» What the exercise asks
Write down nothing except how many lines in the entries contain "error".

» Dataset entries
[src/rtl/dmem_port_arbiter_pick.sv]
// Winner selection for the shared memory port. The D-port wins by default;
// after STARVE_MAX consecutive D grants over a waiting fetch, fetch wins once.
module dmem_arb_pick
    import dmem_port_arbiter_pkg::*;
#(
    parameter int STARVE_MAX = 3
) (
    input  logic clk,
    input  logic rst_n,
    input  logic i_req_i,
    input  logic d_req_i,
    input  logic grant_i,
    output logic port_o
);
    localparam int              CNT_W   = $clog2(STARVE_MAX + 1);
    localparam logic [CNT_W-1:0] CNT_MAX = CNT_W'(STARVE_MAX);

    logic [CNT_W-1:0] starve_q;
    logic [CNT_W-1:0] starve_d;
    logic             win_d_s;

    // Pick the winner and compute the next starvation count for this grant.
    always_comb begin
        win_d_s  = 1'b0;
        starve_d = starve_q;
        if (d_req_i && (!i_req_i || (starve_q < CNT_MAX))) begin
            win_d_s = 1'b1;
        end else begin
            win_d_s = 1'b0;
        end
        if (grant_i) begin
            if (!win_d_s) begin
                starve_d = '0;
            end else if (i_req_i && (starve_q < CNT_MAX)) begin
                starve_d = starve_q + CNT_W'(1);
            end else begin
                starve_d = starve_q;
            end
        end else begin
            starve_d = starve_q;
        end
    end

    assign port_o = win_d_s ? PORT_D : PORT_I;

    // Starvation counter only moves on an actual grant.
    always_ff @(posedge clk or negedge rst_n) begin
        if (!rst_n) begin
            starve_q <= '0;
        end else begin
            starve_q <= starve_d;
        end
    end

endmodule

[src/rtl/dmem_port_arbiter.sv]
// Shares the single-port data memory between the fetch I-port and the
// memory-stage D-port: one access at a time, fixed read latency, one-cycle
// acknowledge with data/error back to the winner. All outputs are flops.
module dmem_port_arbiter
    import dmem_port_arbiter_pkg::*;
#(
    parameter int DATA_W     = 64,
    parameter int ADDR_W     = 64,
    parameter int MEM_BYTES  = DEF_MEM_BYTES,
    parameter int MEM_LAT    = 2,
    parameter int STARVE_MAX = 3
) (
    input  logic               clk,
    input  logic               rst_n,
    dmem_port_arbiter_if.slave bus
);
    localparam logic [ADDR_W:0] ACC_BYTES = (ADDR_W + 1)'(DATA_W / 8);
    localparam logic [ADDR_W:0] MEM_LIMIT = (ADDR_W + 1)'(MEM_BYTES);

    arb_state_e        state_q;
    logic              port_q;
    logic              we_q;
    logic [3:0]        wait_cnt_q;
    logic              mem_en_q, mem_we_q, busy_q;
    logic [ADDR_W-1:0] mem_addr_q;
    logic [DATA_W-1:0] mem_wdata_q, i_rdata_q, d_rdata_q;
    logic              i_ack_q, d_ack_q, i_err_q, d_err_q;

    logic              grant_s;
    logic              port_s;
    logic              sel_we_s;
    logic [ADDR_W-1:0] sel_addr_s;
    logic [DATA_W-1:0] sel_wdata_s;
    logic [ADDR_W:0]   acc_end_s;
    logic              addr_err_s;

    assign grant_s = (state_q == ST_IDLE) && (bus.i_req || bus.d_req);

    dmem_arb_pick #(
        .STARVE_MAX (STARVE_MAX)
    ) u_pick (
        .clk     (clk),
        .rst_n   (rst_n),
        .i_req_i (bus.i_req),
        .d_req_i (bus.d_req),
        .grant_i (grant_s),
        .port_o  (port_s)
    );

    // Mux the winner's request and bound-check it one bit wider so it cannot wrap.
    always_comb begin
        sel_addr_s  = '0;
        sel_wdata_s = '0;
        sel_we_s    = 1'b0;
        if (port_s == PORT_D) begin
            sel_addr_s  = bus.d_addr;
            sel_wdata_s = bus.d_wdata;
            sel_we_s    = bus.d_we;
        end else begin
            sel_addr_s  = bus.i_addr;
            sel_wdata_s = '0;
            sel_we_s    = 1'b0;
        end
        acc_end_s  = {1'b0, sel_addr_s} + ACC_BYTES;
        addr_err_s = (acc_end_s > MEM_LIMIT);
    end

    // Access sequencer: IDLE -> ISSUE -> WAIT -> RESP, or IDLE -> RESP on error.
    always_ff @(posedge clk or negedge rst_n) begin
        if (!rst_n) begin
            state_q     <= ST_IDLE;
            port_q      <= PORT_I;
            we_q        <= 1'b0;
            wait_cnt_q  <= 4'd0;
            mem_en_q    <= 1'b0;
            mem_we_q    <= 1'b0;
            mem_addr_q  <= '0;
            mem_wdata_q <= '0;
            busy_q      <= 1'b0;
            i_ack_q     <= 1'b0;
            d_ack_q     <= 1'b0;
            i_err_q     <= 1'b0;
            d_err_q     <= 1'b0;
            i_rdata_q   <= '0;
            d_rdata_q   <= '0;
        end else begin
            mem_en_q  <= 1'b0;
            mem_we_q  <= 1'b0;
            i_ack_q   <= 1'b0;
            d_ack_q   <= 1'b0;
            i_err_q   <= 1'b0;
            d_err_q   <= 1'b0;
            i_rdata_q <= '0;
            d_rdata_q <= '0;
            case (state_q)
                ST_IDLE: begin
                    if (grant_s) begin
                        port_q      <= port_s;
                        we_q        <= sel_we_s;
                        mem_addr_q  <= sel_addr_s;
                        mem_wdata_q <= sel_wdata_s;
                        busy_q      <= 1'b1;
                        if (addr_err_s) begin
                            state_q <= ST_RESP;
                            if (port_s == PORT_D) begin
                                d_ack_q <= 1'b1;
                                d_err_q <= 1'b1;
                            end else begin
                                i_ack_q <= 1'b1;
                                i_err_q <= 1'b1;
                            end
                        end else begin
                            state_q  <= ST_ISSUE;
                            mem_en_q <= 1'b1;
                            mem_we_q <= sel_we_s;
                        end
                    end else begin
                        busy_q <= 1'b0;
                    end
                end
                ST_ISSUE: begin
                    state_q    <= ST_WAIT;
                    wait_cnt_q <= 4'(MEM_LAT - 1);
                end
                ST_WAIT: begin
                    if (wait_cnt_q == 4'd0) begin
                        state_q <= ST_RESP;
                        if (port_q == PORT_D) begin
                            d_ack_q   <= 1'b1;
                            d_rdata_q <= we_q ? '0 : bus.mem_rdata;
                        end else begin
                            i_ack_q   <= 1'b1;
                            i_rdata_q <= bus.mem_rdata;
                        end
                    end else begin
                        wait_cnt_q <= wait_cnt_q - 4'd1;
                    end
                end
                ST_RESP: begin
                    state_q <= ST_IDLE;
                    busy_q  <= 1'b0;
                end
                default: begin
                    state_q <= ST_IDLE;
                    busy_q  <= 1'b0;
                end
            endcase
        end
    end

    assign bus.mem_en    = mem_en_q;
    assign bus.mem_we    = mem_we_q;
    assign bus.mem_addr  = mem_addr_q;
    assign bus.mem_wdata = mem_wdata_q;
    assign bus.busy      = busy_q;
    assign bus.i_ack     = i_ack_q;
    assign bus.i_err     = i_err_q;
    assign bus.i_rdata   = i_rdata_q;
    assign bus.d_ack     = d_ack_q;
    assign bus.d_err     = d_err_q;
    assign bus.d_rdata   = d_rdata_q;

endmodule
[src/flat_wrapper.sv]
// flat-port wrapper written by rule: the top's interface ports become plain ports
module dmem_port_arbiter_flat import dmem_port_arbiter_pkg::*;
#(
    parameter int DATA_W     = 64,
    parameter int ADDR_W     = 64,
    parameter int MEM_BYTES  = DEF_MEM_BYTES,
    parameter int MEM_LAT    = 2,
    parameter int STARVE_MAX = 3
)
  (clk, rst_n, bus_i_req, bus_i_addr, bus_d_req, bus_d_we, bus_d_addr, bus_d_wdata, bus_mem_rdata, bus_i_ack, bus_i_rdata, bus_i_err, bus_d_ack, bus_d_rdata, bus_d_err, bus_mem_en, bus_mem_we, bus_mem_addr, bus_mem_wdata, bus_busy);
  dmem_port_arbiter_if #(.DATA_W(DATA_W), .ADDR_W(ADDR_W)) bus_i ();
  input  logic clk;
  input  logic rst_n;
  input wire logic [$bits(bus_i.i_req)-1:0] bus_i_req;
  input wire logic [$bits(bus_i.i_addr)-1:0] bus_i_addr;
  input wire logic [$bits(bus_i.d_req)-1:0] bus_d_req;
  input wire logic [$bits(bus_i.d_we)-1:0] bus_d_we;
  input wire logic [$bits(bus_i.d_addr)-1:0] bus_d_addr;
  input wire logic [$bits(bus_i.d_wdata)-1:0] bus_d_wdata;
  input wire logic [$bits(bus_i.mem_rdata)-1:0] bus_mem_rdata;
  output wire logic [$bits(bus_i.i_ack)-1:0] bus_i_ack;
  output wire logic [$bits(bus_i.i_rdata)-1:0] bus_i_rdata;
  output wire logic [$bits(bus_i.i_err)-1:0] bus_i_err;
  output wire logic [$bits(bus_i.d_ack)-1:0] bus_d_ack;
  output wire logic [$bits(bus_i.d_rdata)-1:0] bus_d_rdata;
  output wire logic [$bits(bus_i.d_err)-1:0] bus_d_err;
  output wire logic [$bits(bus_i.mem_en)-1:0] bus_mem_en;
  output wire logic [$bits(bus_i.mem_we)-1:0] bus_mem_we;
  output wire logic [$bits(bus_i.mem_addr)-1:0] bus_mem_addr;
  output wire logic [$bits(bus_i.mem_wdata)-1:0] bus_mem_wdata;
  output wire logic [$bits(bus_i.busy)-1:0] bus_busy;
  assign bus_i.i_req = bus_i_req;
  assign bus_i.i_addr = bus_i_addr;
  assign bus_i.d_req = bus_d_req;
  assign bus_i.d_we = bus_d_we;
  assign bus_i.d_addr = bus_d_addr;
  assign bus_i.d_wdata = bus_d_wdata;
  assign bus_i.mem_rdata = bus_mem_rdata;
  assign bus_i_ack = bus_i.i_ack;
  assign bus_i_rdata = bus_i.i_rdata;
  assign bus_i_err = bus_i.i_err;
  assign bus_d_ack = bus_i.d_ack;
  assign bus_d_rdata = bus_i.d_rdata;
  assign bus_d_err = bus_i.d_err;
  assign bus_mem_en = bus_i.mem_en;
  assign bus_mem_we = bus_i.mem_we;
  assign bus_mem_addr = bus_i.mem_addr;
  assign bus_mem_wdata = bus_i.mem_wdata;
  assign bus_busy = bus_i.busy;
  dmem_port_arbiter #(.DATA_W(DATA_W), .ADDR_W(ADDR_W), .MEM_BYTES(MEM_BYTES), .MEM_LAT(MEM_LAT), .STARVE_MAX(STARVE_MAX)) u_core (.clk(clk), .rst_n(rst_n), .bus(bus_i));
endmodule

» Written reply
2